13. Sweet Nothing (piano remix)
I recently discovered The Sweet Nothing piano remix which was even prettier than the classic version. I loved “you’re in the kitchen humming”. This song really reminds me of being at home and relaxing with your family, which in my case is always ends up being chaotic and cozy. But it’s this idea of not having to be fully present or the best version of yourself, just being able to lean back and be yourself. It often happens that my aunt, my husband and I have conversations and my mum starts adding her thoughts while she’s rummaging in the kitchen, so she’s echoing through the conversation. For instance, when my aunt said my new bangs looked good and I explained to her why I finally opted for a new look , my mum chirped with a presenter voice: Taylor Swift. When I was helping the Christmas dinner preparations and my husband and my aunt were talking in exceedingly high (my husband) and low (my aunt) muppet voices to see how high and low their registers could go, I heard my mum over her potato gratin mumble herself: ‘I’m also neurodivergent’. Sometimes she picks up these new phrases and terms at work and she starts mentally chewing on everything when she’s in the kitchen. I love how Taylor has always known and acknowledged the importance of kitchens. Some of my friends have cooking islands and I love hanging at cooking islands with tea because for some reason it’s way easier to discuss everything that’s going on in life, than when you’re seated at an official dinner table, there’s still an element of playfulness in the kitchen when you’re both talking, cooking, baking and rummaging.

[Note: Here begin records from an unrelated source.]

$ cat src/rtl/boot_loader_pkg.sv
// boot_loader_pkg: shared types and constants for the boot loader.
// State enum, header field positions and memory size helpers.
package boot_loader_pkg;

   typedef enum logic [2:0] {
      HDR,
      LOAD_I,
      LOAD_D,
      CHK,
      RELEASE,
      RUN,
      ERR
   } state_t;

   localparam int DEF_ADDR_W = 10;
   localparam int MEM_WORDS  = 1 << DEF_ADDR_W;

   localparam int BASE_MSB = 31;
   localparam int BASE_LSB = 22;
   localparam int NI_MSB   = 21;
   localparam int NI_LSB   = 11;
   localparam int ND_MSB   = 10;
   localparam int ND_LSB   = 0;

   function automatic int mem_words(input int aw);
      return 1 << aw;
   endfunction

endpackage
`src/rtl/level_sequencer.sv`:
```
// level_sequencer: game-flow controller between the menu/game-logic event
// sources and the VGA drawing blocks. Owns the level_index bus, fades the
// picture between levels with a per-frame brightness ramp, gates gameplay
// through play_enable and strobes load_level when a new map is committed.
//
// Optional feature macro: LEVEL_SEQ_FADE_EN
//   defined   - FADE_OUT/FADE_IN step brightness by FADE_STEP per frame_start
//   undefined - FADE_OUT/FADE_IN last one cycle each, brightness stays 255
//
// Ports:
//   Clk, Reset_n  - clock, asynchronous active-low reset
//   frame_start   - one-cycle pulse per frame
//   select_key    - cycle menu level selection (MENU only)
//   start_key     - start selected level (MENU only, beats select_key)
//   game_won/lost - outcome pulses (PLAY only, lost beats won)
//   level_index   - current level for background/map rendering
//   brightness    - colour scale, 255 = full, 0 = black
//   play_enable   - high only in PLAY
//   load_level    - one-cycle strobe while level_index is committed (LOAD)
//   result_win    - outcome of last game
//   seq_state     - MENU=0 FADE_OUT=1 LOAD=2 FADE_IN=3 PLAY=4 RESULT=5
module level_sequencer #(
    parameter int NUM_LEVELS    = 3,
    parameter int FADE_STEP     = 32,
    parameter int RESULT_FRAMES = 60
) (
    input  logic       Clk,
    input  logic       Reset_n,
    input  logic       frame_start,
    input  logic       select_key,
    input  logic       start_key,
    input  logic       game_won,
    input  logic       game_lost,
    output logic [2:0] level_index,
    output logic [7:0] brightness,
    output logic       play_enable,
    output logic       load_level,
    output logic       result_win,
    output logic [2:0] seq_state
);

    localparam int             CW         = $clog2(RESULT_FRAMES + 1);
    localparam logic [CW-1:0]  LAST_FRAME = CW'(RESULT_FRAMES - 1);
    localparam logic [2:0]     LAST_LEVEL = 3'(NUM_LEVELS - 1);

    typedef enum logic [2:0] {
        MENU     = 3'd0,
        FADE_OUT = 3'd1,
        LOAD     = 3'd2,
        FADE_IN  = 3'd3,
        PLAY     = 3'd4,
        RESULT   = 3'd5
    } state_t;

    state_t        state, next_state;
    logic [2:0]    target_level;
    logic          target_play;
    logic [CW-1:0] frame_cnt;
    logic          fade_out_done, fade_in_done;
    logic          play_enable_d, load_level_d;

`ifdef LEVEL_SEQ_FADE_EN
    localparam logic [7:0] STEP = 8'(FADE_STEP);
    logic [8:0] bright_sum;
    logic [7:0] bright_inc, bright_dec;

    // 9-bit sum so the ramp up saturates at 255 instead of wrapping
    assign bright_sum    = {1'b0, brightness} + {1'b0, STEP};
    assign bright_inc    = bright_sum[8] ? 8'hFF : bright_sum[7:0];
    assign bright_dec    = (brightness > STEP) ? (brightness - STEP) : 8'd0;
    assign fade_out_done = frame_start && (bright_dec == 8'd0);
    assign fade_in_done  = frame_start && (bright_inc == 8'hFF);
`else
    assign fade_out_done = 1'b1;
    assign fade_in_done  = 1'b1;
`endif

    assign seq_state = state;

    // state register
    always_ff @(posedge Clk or negedge Reset_n) begin
        if (!Reset_n) state <= MENU;
        else          state <= next_state;
    end

    // next-state logic
    always_comb begin
        next_state = state;
        case (state)
            MENU:     if (start_key)     next_state = FADE_OUT;
            FADE_OUT: if (fade_out_done) next_state = LOAD;
            LOAD:                        next_state = FADE_IN;
            FADE_IN:  if (fade_in_done)  next_state = target_play ? PLAY : MENU;
            PLAY:     if (game_lost || game_won) next_state = RESULT;
            RESULT:   if (frame_start && frame_cnt == LAST_FRAME) next_state = FADE_OUT;
            default:                     next_state = MENU;
        endcase
    end

    // output decode; registered below so outputs line up with seq_state
    always_comb begin
        play_enable_d = (next_state == PLAY);
        load_level_d  = (next_state == LOAD);
    end

    always_ff @(posedge Clk or negedge Reset_n) begin
        if (!Reset_n) begin
            level_index  <= 3'd0;
            brightness   <= 8'hFF;
            play_enable  <= 1'b0;
            load_level   <= 1'b0;
            result_win   <= 1'b0;
            target_level <= 3'd0;
            target_play  <= 1'b0;
            frame_cnt    <= '0;
        end else begin
            play_enable <= play_enable_d;
            load_level  <= load_level_d;
            // counter only runs in RESULT, so it is clear on every entry
            if (state != RESULT) frame_cnt <= '0;

            case (state)
                MENU: begin
                    if (start_key) begin
                        target_level <= level_index;
                        target_play  <= 1'b1;
                    end else if (select_key) begin
                        level_index <= (level_index == LAST_LEVEL) ? 3'd0 : level_index + 3'd1;
                    end
                end
`ifdef LEVEL_SEQ_FADE_EN
                FADE_OUT: if (frame_start) brightness <= bright_dec;
                FADE_IN:  if (frame_start) brightness <= bright_inc;
`endif
                PLAY: begin
                    if (game_lost)     result_win <= 1'b0;
                    else if (game_won) result_win <= 1'b1;
                end
                RESULT: begin
                    if (frame_start) begin
                        frame_cnt <= frame_cnt + CW'(1);
                        if (frame_cnt == LAST_FRAME) begin
                            if (!result_win) begin
                                target_level <= level_index;
                                target_play  <= 1'b0;
                            end else if (level_index == LAST_LEVEL) begin
                                target_level <= 3'd0;
                                target_play  <= 1'b0;
                            end else begin
                                target_level <= level_index + 3'd1;
                                target_play  <= 1'b1;
                            end
                        end
                    end
                end
                default: ;
            endcase

            // commit the map on the edge entering LOAD so level_index and
            // load_level are both valid during the LOAD cycle
            if (next_state == LOAD) level_index <= target_level;
        end
    end

endmodule
```
**src/rtl/m8_word_sequencer.sv**
```systemverilog
// m8_word_sequencer
//
// Paces the fetch of words from a frame buffer filler. Once enabled, every
// word-rate tick produces a one-clock fetch strobe carrying the word index
// inside the current frame. Frames are counted modulo GROUPS. When enable is
// withdrawn, the current frame is always completed before going idle.
//
// Ports
//   clk          : single clock, all logic on its rising edge
//   reset        : asynchronous, active-low reset
//   enable       : level request to run frames
//   wordTick     : one-clock word-rate strobe from the rate divider
//   bufGetWord   : one-clock fetch strobe to the filler
//   bufRdPointer : word index in frame, valid while bufGetWord is high
//   cntGrp       : frame index within the group
//   dataValid    : bufGetWord delayed by one clock (filler data is valid)
//   frameStart   : bufGetWord for word 0 of a frame
//   busy         : high while arming or running
//   overrun      : sticky flag, a tick arrived while a fetch was in progress
module m8_word_sequencer #(
  parameter int WORDS  = 1024,
  parameter int GROUPS = 32
) (
  input  logic       clk,
  input  logic       reset,
  input  logic       enable,
  input  logic       wordTick,
  output logic       bufGetWord,
  output logic [9:0] bufRdPointer,
  output logic [4:0] cntGrp,
  output logic       dataValid,
  output logic       frameStart,
  output logic       busy,
  output logic       overrun
);

  localparam logic [9:0] LAST_WORD  = 10'(WORDS - 1);
  localparam logic [4:0] LAST_GROUP = 5'(GROUPS - 1);

  typedef enum logic [1:0] {
    IDLE,
    ARM,
    RUN,
    DRAIN
  } state_t;

  state_t state;
  state_t stateNext;
  logic   fetchNext;
  logic   lastFetch;

  // The fetch of the final word of a frame is the only point at which a
  // draining sequencer may stop or resume.
  assign lastFetch = bufGetWord && (bufRdPointer == LAST_WORD);

  // Next-state and fetch decision. A tick landing on the clock where a fetch
  // strobe is already high is dropped, which also guarantees the strobe is
  // never high on two consecutive clocks.
  always_comb begin
    stateNext = state;
    fetchNext = 1'b0;
    case (state)
      IDLE: begin
        if (enable) begin
          stateNext = ARM;
        end
      end
      ARM: begin
        if (!enable) begin
          stateNext = IDLE;
        end else if (wordTick) begin
          stateNext = RUN;
          fetchNext = 1'b1;
        end
      end
      RUN: begin
        fetchNext = wordTick && !bufGetWord;
        if (!enable) begin
          stateNext = lastFetch ? IDLE : DRAIN;
        end
      end
      DRAIN: begin
        fetchNext = wordTick && !bufGetWord;
        if (lastFetch) begin
          stateNext = enable ? RUN : IDLE;
        end
      end
      default: begin
        stateNext = IDLE;
      end
    endcase
  end

  // State, strobes and counters. The pointer advances on the clock after each
  // fetch; the frame counter advances when the pointer wraps.
  always_ff @(posedge clk or negedge reset) begin
    if (!reset) begin
      state        <= IDLE;
      bufGetWord   <= 1'b0;
      bufRdPointer <= 10'd0;
      cntGrp       <= 5'd0;
      dataValid    <= 1'b0;
      overrun      <= 1'b0;
    end else begin
      state      <= stateNext;
      bufGetWord <= fetchNext;
      dataValid  <= bufGetWord;
      if (wordTick && bufGetWord) begin
        overrun <= 1'b1;
      end
      if (bufGetWord) begin
        if (bufRdPointer == LAST_WORD) begin
          bufRdPointer <= 10'd0;
          cntGrp       <= (cntGrp == LAST_GROUP) ? 5'd0 : cntGrp + 5'd1;
        end else begin
          bufRdPointer <= bufRdPointer + 10'd1;
        end
      end else if (state == IDLE) begin
        bufRdPointer <= 10'd0;
      end
    end
  end

  assign frameStart = bufGetWord && (bufRdPointer == 10'd0);
  assign busy       = (state == ARM) || (state == RUN);

endmodule

```
$ cat config.mk
export PLATFORM = sky130hd
export DESIGN_NAME = pipe_stage
export DESIGN_NICKNAME = d
export VERILOG_FILES = /design/src/rtl/pipe_pkg.sv /design/src/rtl/pipe_slice.sv /design/src/rtl/pipe_stage.sv
export SDC_FILE = /design/constraint.sdc
export NUM_CORES = 1
export LEC_CHECK = 0
export CELL_PAD_IN_SITES_DETAIL_PLACEMENT = 0
export CELL_PAD_IN_SITES_GLOBAL_PLACEMENT = 1
export CORE_UTILIZATION = 28
export DETAILED_ROUTE_END_ITERATION = 7
export GPL_TIMING_DRIVEN = 0
export PLACE_DENSITY_LB_ADDON = 0.2
export SETUP_SLACK_MARGIN = 0.15
export SLEW_MARGIN = 10
export SYNTH_ARGS = -nofsm -noshare
export SYNTH_HDL_FRONTEND = slang
export SYNTH_SLANG_ARGS = --single-unit
$ cat constraint.sdc
create_clock -name CLK -period 1.7 [get_ports CLK]
set_clock_uncertainty 0.15 [all_clocks]
set_input_delay 0.255 -clock CLK [delete_from_list [all_inputs] [get_ports CLK]]
set_output_delay 0.255 -clock CLK [all_outputs]
set_load 0.005 [all_outputs]
$ cat src/rtl/pipe_pkg.sv
// Shared constants for the pipe_stage slice chain.
// Also provides the width function for the occupancy port.
package pipe_pkg;

  localparam int PIPE_MAX_DEPTH = 4;

  // Each slice holds at most two entries (main + skid), so 2*depth+1 states.
  function automatic int occ_width(input int depth);
    return $clog2(2 * depth + 1);
  endfunction

endpackage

My mother and aunt both have a way of making fun of everything new that’s going on at their workplaces. For instance, my aunt thought it was incredibly funny to say I work with Agíle, It’s Agíle, you know Agíle, it’s Agílleeee like twenty times. Or someone said to my mother she had to work on her soft skills (she worked at EY and she’s quite a direct, businesslike, no-nonsense person) and every conversation since then that has been about human beings relating to each other, she found the opportunity to drop soft skills, which she kept up for over a month. Or she impersonates her coach from dialogue class (she has a new and woke director so after this year’s tensions in Amsterdam all the officials at the municipality were send to dialogue class) that: I have to sit down (sits down) and listen to you (makes hand gesture towards me) and then you sit down (I have to sit down) and listen to me (makes hand gesture towards herself). This Christmas dinner my husband couldn’t remember Simply Red (I started singing that III wanna falll from the sky straight into your arms because he knows that one) but of course my aunt and my mother turned this into a whole thing, through other conversations they kept asking him if he had heard of The Beatles? The Stones? Bob Dylan? Cat Stevens? They can get really giddy and my dad sometimes simply sighs. There’s a sweet whippet pup called Lennox who has serious FOMO and always wants to sit on everyone’s lap.

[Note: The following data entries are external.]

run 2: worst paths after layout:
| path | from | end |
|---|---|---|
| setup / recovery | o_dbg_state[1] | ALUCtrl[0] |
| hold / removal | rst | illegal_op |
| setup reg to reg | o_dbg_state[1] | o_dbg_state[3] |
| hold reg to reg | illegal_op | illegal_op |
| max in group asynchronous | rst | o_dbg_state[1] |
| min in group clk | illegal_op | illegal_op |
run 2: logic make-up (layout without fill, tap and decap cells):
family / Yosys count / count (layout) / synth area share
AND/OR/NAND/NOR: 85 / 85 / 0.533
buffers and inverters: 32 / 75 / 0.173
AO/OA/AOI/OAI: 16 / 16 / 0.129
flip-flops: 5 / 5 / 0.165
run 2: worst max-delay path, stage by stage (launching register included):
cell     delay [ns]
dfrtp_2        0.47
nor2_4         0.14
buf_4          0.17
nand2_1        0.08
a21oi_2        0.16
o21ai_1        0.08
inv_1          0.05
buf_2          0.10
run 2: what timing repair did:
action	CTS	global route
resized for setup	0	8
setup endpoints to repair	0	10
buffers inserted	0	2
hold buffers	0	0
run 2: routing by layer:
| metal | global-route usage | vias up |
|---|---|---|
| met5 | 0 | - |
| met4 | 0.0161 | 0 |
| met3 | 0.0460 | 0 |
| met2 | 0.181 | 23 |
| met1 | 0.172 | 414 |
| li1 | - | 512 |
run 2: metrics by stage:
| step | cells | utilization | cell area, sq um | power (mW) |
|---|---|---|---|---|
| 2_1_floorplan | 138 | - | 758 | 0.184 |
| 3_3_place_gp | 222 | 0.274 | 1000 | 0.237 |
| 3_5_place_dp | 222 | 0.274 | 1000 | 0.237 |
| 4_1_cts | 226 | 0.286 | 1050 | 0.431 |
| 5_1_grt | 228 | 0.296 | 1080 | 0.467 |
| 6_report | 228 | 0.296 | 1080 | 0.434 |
<file path="config.mk">
export PLATFORM = sky130hd
export DESIGN_NAME = lshift_arbiter
export DESIGN_NICKNAME = d
export VERILOG_FILES = /design/src/rtl/lshift_arbiter.sv
export SDC_FILE = /design/constraint.sdc
export NUM_CORES = 1
export LEC_CHECK = 0
export CORE_UTILIZATION = 42
export CTS_CLUSTER_SIZE = 25
export DETAILED_ROUTE_END_ITERATION = 10
export PLACE_DENSITY = 0.85
export SLEW_MARGIN = 20
export SYNTH_ARGS = -nofsm -noshare
export SYNTH_HDL_FRONTEND = slang
export SYNTH_SLANG_ARGS = --single-unit
</file>
<file path="constraint.sdc">
create_clock -name clk -period 2.5 [get_ports clk]
set_clock_uncertainty 0.05 [all_clocks]
set_input_delay 0.25 -clock clk [delete_from_list [all_inputs] [get_ports clk]]
set_output_delay 0.25 -clock clk [all_outputs]
set_load 0.01 [all_outputs]
</file>
<file path="src/rtl/lshift_arbiter.sv">
// Two-requester round-robin arbiter sharing one barrel left shifter.
// The result lands in a single-entry output slot with a valid/ready handshake.
module lshift_arbiter #(
  parameter int unsigned data_width = 8,
  parameter int unsigned shift_len  = 3
) (
  input  logic                  clk,
  input  logic                  rst,
  input  logic                  req0_valid,
  output logic                  req0_ready,
  input  logic [data_width-1:0] req0_data,
  input  logic [shift_len-1:0]  req0_bits,
  input  logic                  req1_valid,
  output logic                  req1_ready,
  input  logic [data_width-1:0] req1_data,
  input  logic [shift_len-1:0]  req1_bits,
  output logic                  out_valid,
  input  logic                  out_ready,
  output logic [data_width-1:0] out_data,
  output logic                  out_id
);

  typedef enum logic {EMPTY, FULL} state_t;

  state_t                state_q, state_d;
  logic                  last_grant;
  logic                  grant0, grant1;
  logic                  can_accept;
  logic                  accept;
  logic [data_width-1:0] sel_data;
  logic [shift_len-1:0]  sel_bits;
  logic [data_width-1:0] shifted;

  // Barrel shifter: stage i shifts by 2**i when bit i of the amount is set.
  function automatic logic [data_width-1:0] lshifter(
    input logic [data_width-1:0] d,
    input logic [shift_len-1:0]  b
  );
    logic [data_width-1:0] s;
    s = d;
    for (int unsigned i = 0; i < shift_len; i++) begin
      if (b[i]) s = s << (1 << i);
    end
    return s;
  endfunction

  // Round-robin: on contention, the requester not granted last time wins.
  always_comb begin
    grant0 = req0_valid & (~req1_valid | last_grant);
    grant1 = req1_valid & (~req0_valid | ~last_grant);
  end

  always_comb begin
    sel_data = grant1 ? req1_data : req0_data;
    sel_bits = grant1 ? req1_bits : req0_bits;
    shifted  = lshifter(sel_data, sel_bits);
  end

  always_ff @(posedge clk or posedge rst) begin
    if (rst) state_q <= EMPTY;
    else     state_q <= state_d;
  end

  always_comb begin
    state_d = state_q;
    unique case (state_q)
      EMPTY: if (accept) state_d = FULL;
      FULL:  if (!accept && out_ready) state_d = EMPTY;
      default: state_d = EMPTY;
    endcase
  end

  always_comb begin
    out_valid  = (state_q == FULL);
    can_accept = (state_q == EMPTY) | out_ready;
    req0_ready = grant0 & can_accept & ~rst;
    req1_ready = grant1 & can_accept & ~rst;
    accept     = (req0_valid & req0_ready) | (req1_valid & req1_ready);
  end

  always_ff @(posedge clk or posedge rst) begin
    if (rst) begin
      out_data   <= '0;
      out_id     <= 1'b0;
      last_grant <= 1'b1;
    end else if (accept) begin
      out_data   <= shifted;
      out_id     <= grant1;
      last_grant <= grant1;
    end
  end

endmodule

</file>
==> implementation parameters <==
Parameter                              Value

Outcome
  Status    completed

Logic synthesis
  Leading register cell type out of synthesis    dfrtp_1
  Post-synth design cell area    932 sq um
  Number of enable flip-flop cells after synthesis    0
  Number of flip-flops and latches in the synthesized netlist    11
  Yosys top cell by area    dfrtp_1
  Leading post-synthesis cells by cell area    dfrtp_1, mux2i_1, mux4_2, o21ai_0, nand2_1
  Share of Yosys cell area claimed by the top area cell type    26.8%
  Post-synth cell types    28
  Post-synthesis net count    127
  Proportion of synthesized chip area in sequential cells    29.7%
  Gate Count Post-Synth    100
  Number of synthesis warnings    0
  Synthesized area per cell    9.32 sq um
  Async set-reset flop share out of synthesis    100%

GRT
  Number of global-route vias before repair    1004
  Number of antenna violations at the first check in global routing    0
  Global-route wire length before repair    4.40 mm
  Total grt overflow    0
  Global-route total usage across every layer    23.6%
  Largest net degree at the start of global routing    12

Floorplanning
  Effective utilization at floorplan    46.1%
  Number of cell rows    16
  Die width    49.1 um
  Floorplan die area    2410 sq um
  Core area    2020 sq um
  Ports placed on the boundary    39
  Die height    49.1 um

Finish
  Proportion of layout cells with a drive suffix above 1    15.3%
  Total area of multi-input combinational cells    624 sq um
  Number of antenna diodes    0
  Final std cell area, no fill    1410 sq um
  Post-synthesis to final-layout area growth    51.3%
  Most frequent standard cell in the layout excluding fill and tap cells    clkdlybuf4s50_1
  Reg area    277 sq um
  Most frequent cells in the layout    clkdlybuf4s50_1, mux2i_1, nand2_1
  Total Nets Final    172
  Fill count    163

Clock tree
  Library cell used as clock root buffer    clkbuf_4
  Post-CTS setup buffers    0
  Hold Buf Count CTS    0
  CTS clk-pin slew, worst paths    0.07 ns
  Number of clock sinks seen by CTS    11
  Clock tree buffer depth    2
  Clk_lat worst skew    0.27 ns
  Depth of the CTS H-tree    1
  Clock tree from TritonCTS    yes
  Post-cts sizing count    0
  Number of buffers added by the clock tree synthesis step    3

Worst setup path
  Path type of the worst setup path    input pin to output pin
  Category of the worst setup path launch point    input pin
  Reg-to-reg critical path startpoint    last_grant
  Top delay family on crit path    buffers and inverters
  Critical-path top delay cell    clkdlybuf4s50_1
  CP Capture Type    output pin
  CP max FO    4
  Stage delay of the slowest cell on the critical path    0.56 ns
  FF-to-FF End    out_data[6]
  Crit path buffers/inverters    3
  Worst-case register-to-register setup slack    0.73 ns
  Required time worst endpoint    2.20 ns
  CP Cell Sequence    clkdlybuf4s50_1 > inv_1 > o21a_1 > o21ai_1 > nor2_1 > clkdlybuf4s50_1
  Number of cell instances on the worst register-to-register path    6
  CP most frequent cell    clkdlybuf4s50_1
  CP Data Arrival Time    1.81 ns

Detailed routing
  Antenna-violating nets left    0
  Routed vias/inst    5.61
  Via Count    959
  Average wire length per cell after detail routing    14.7 um
  DRC viols    0
  DR iter-0 viols    16
  Number of iterations in the first detailed-routing pass    4
  Total length of routed wires    2.52 mm

Timing
  Clock period minus final worst setup slack    2.11 ns
  Final setup violation count    0
  Highest clock rate    474 MHz
  Worst hold slack across all endpoints    0.272 ns
  Final hold violations    0
  Worst-case headroom to the max-slew limit    68.2%
  Unrepaired setup endpoints after global routing    no
  Share of the clock period used by the worst path    84.5%
  Max-slew violations    0
  Setup tns final    0 ns
  Actual transition at the worst max-transition pin    0.476 ns

Place
  Final HPWL from detailed placement    2.16 mm
  Instance area at placement    1380 sq um
  Routability-driven placement congestion ratio    0.798
  I/O Buffers    38

Run
  Max-capacitance violation count    0

Pwr
  VDD IR-drop max    0.000320 V
  Static Leakage    0.582 nW
  Power per Cell Area    479 nW/um^2

Worst hold path
  Worst min-delay path category    input pin to asynchronous set/reset pin
## final cells by class
cell class                 instances  share of cell area (%)
multi-input combinational         81                    44.3
inverter                           2                   0.532
sequential                        11                    19.6
tap                               27                    2.40
clock inverter                     1                   0.355
clock buffer                       3                    1.60
timing repair buffer              46                    31.2
## synth_stat cells, types with 2 or more instances
| library cell | instances |
|---|---|
| clkbuf_1 | 5 |
| mux2i_1 | 15 |
| mux2_2 | 4 |
| o211ai_1 | 7 |
| nor3b_1 | 3 |
| o21ai_0 | 13 |
| o21a_1 | 2 |
| dfrtp_1 | 10 |
| nor2_1 | 4 |
| nand2_1 | 14 |
| mux4_2 | 4 |
| inv_1 | 2 |
| nand3b_1 | 2 |
## registers in the layout, indices dropped and copies added, names as in the netlist
signal and count:
out_valid 1, out_data 8, out_id 1, last_grant 1
## worst reg2reg max path, delay by kind of cell (launching register included)
family	cells	cell delay, ns
DFF	1	0.40
muxes	2	0.48
and+or+nand+nor	1	0.06
AOI/OAI and AO/OA	2	0.49
buffers and inverters	1	0.17
## cell families after synthesis
kind of cell / Yosys count / synth area share, %
AOI/OAI and AO/OA: 29 / 20.8
and+or+nand+nor: 28 / 14.4
muxes: 24 / 31.8
DFF: 11 / 29.7
buffers and inverters: 8 / 3.36
## per-stage QoR
stage	utilization [%]	std cells	total power, mW	worst slack (ns)
finish	69.7	171	0.675	0.389
global route	69.7	171	0.715	0.301
CTS	69.7	171	0.676	0.404
detailed placement	68.4	167	0.555	0.223
global placement	68.4	167	0.545	0.288
floorplan	-	100	0.392	0.670
## power by group
group / total (mW) / leakage [nW] / switching, mW / internal (mW)
combinational: 0.310 / 0.425 / 0.135 / 0.175
clock: 0.123 / 0.0177 / 0.0641 / 0.0593
sequential: 0.242 / 0.139 / 0.0251 / 0.217
## layer usage
| metal | up-vias | global-route usage (%) | wire length (um) |
|---|---|---|---|
| li1 | 467 | - | - |
| met5 | - | 0 | 0 |
| met4 | 0 | 8.82 | 43 |
| met2 | 33 | 45.2 | 1350 |
| met1 | 454 | 26.1 | 1050 |
| met3 | 5 | 2.80 | 82 |
## worst max path at each step
stage / startpoint / endpoint / slack (ns) / depth (start not counted)
2_1_floorplan: last_grant / out_data[6] / 0.67 / 4
3_3_place_gp: req1_valid / out_data[6] / 0.29 / 7
3_5_place_dp: req1_valid / out_data[6] / 0.22 / 7
4_1_cts: rst / req0_ready / 0.40 / 6
5_1_grt: rst / req0_ready / 0.30 / 6
6_report: rst / req0_ready / 0.39 / 6
(Power assumes the default switching activity.)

14. Seven (long pond studio sessions)
The long pond studio sessions are probably my favourite thing Taylor has ever done. They were absolutely perfect. I’m secretly still longing for the long pond sessions with Evermore, the long pond sessions with Midnights and the long pond sessions with The Tortured Poets Department. The long pond sessions were absolutely perfect. I loved the interviews in between where Taylor was incredibly articulate (maybe she was so resilient during the lockdowns because of her life in general but my husband and I watched the long pond sessions and she really made my last two neurons work again by diving into deep existential human psychology, can someone give this girl a degree for being the main psychologist for millennials all over the globe?) and the intermezzos with Aaron Dessner and Jack Antonoff on the porch. They were musicians making beautiful music and friends laughing with big glasses of wine. This was my husband’s main introduction to Taylor and he said Taylor really likes talking about being Taylor. I will never forget her hair during the lockdowns. It looked like she went from being a smooth short-haired guinea pig to a wild and free peruvian guinea pig (I love guinea pigs). The Folklore album gave us Literary Taylor (I graduated in Comparative Literary Studies so this hit home). The week Taylor dropped Folklore one of my best friends happily wrote she heard my whole personality in that album – which felt like a confronting compliment, but Seven has become one my most cherished songs. It so perfectly captures my childhood with playing outside, making new friends, pretending to have high teas, but also learning that some incredibly sweet people came from troubled and difficult families. I made friends in primary school, at horseback riding, at ballet class, at painting class, in our neighbourhood, and every holiday I came home and wrote letters to my new pen friends (there was this one girl called Anouk who I met during a holiday at the Veluwe and I considered her the best thing that happened to me that year so I wrote her long letters with lots of stickers) and I can’t remember half of their names but I do remember the feeling of making new friends and being absolutely over the moon. It’s a very beautiful, calming and loving song. I love the line: Passed down like folk songs, our love lasts so long 💛
15. Dorothea
Hey Dorothea, are you getting married? 💐 A song from Evermore that I sort of liked during the lockdowns but that has really stuck with me over these past years is Dorothea. It’s a song that generally reminds me of my ambitious girlfriends or past-girlfriends, who are basically juggling careers, writing novels and are having one, two or three babies (no one has had twins so far). A reality of hanging out with girls who are also writing novels, featured in magazines, publishing articles or making television appearances, combined with everyone spending a lot of time online, is that you’re sometimes just watching your (past)girlfriends from a distance. One of my friends who I met in Amsterdam is from Afghanistan, lives in Rotterdam and she absolutely loves to travel, so she’ll send me pictures from Tokyo or the jungle in Kuala Lumpur (free picture of a massive Tarantula and her tiny spider babies) , from the mountains in Kyrgyzstan or from a donkey in the desert cause she joined a native tribe there (I’m not kidding she does these things and then I get videos of a train of camels while I’m making a report as a minute secretary in the office). She also really has this very light-hearted, incredibly funny, trickster-figure side and she loves to prank people. She loves to photograph cats all around the planet. Sometimes it feels like I’ve lost her while at the same time I haven’t lost her. Sometimes I miss her but I’m very happy when she’s living her best life.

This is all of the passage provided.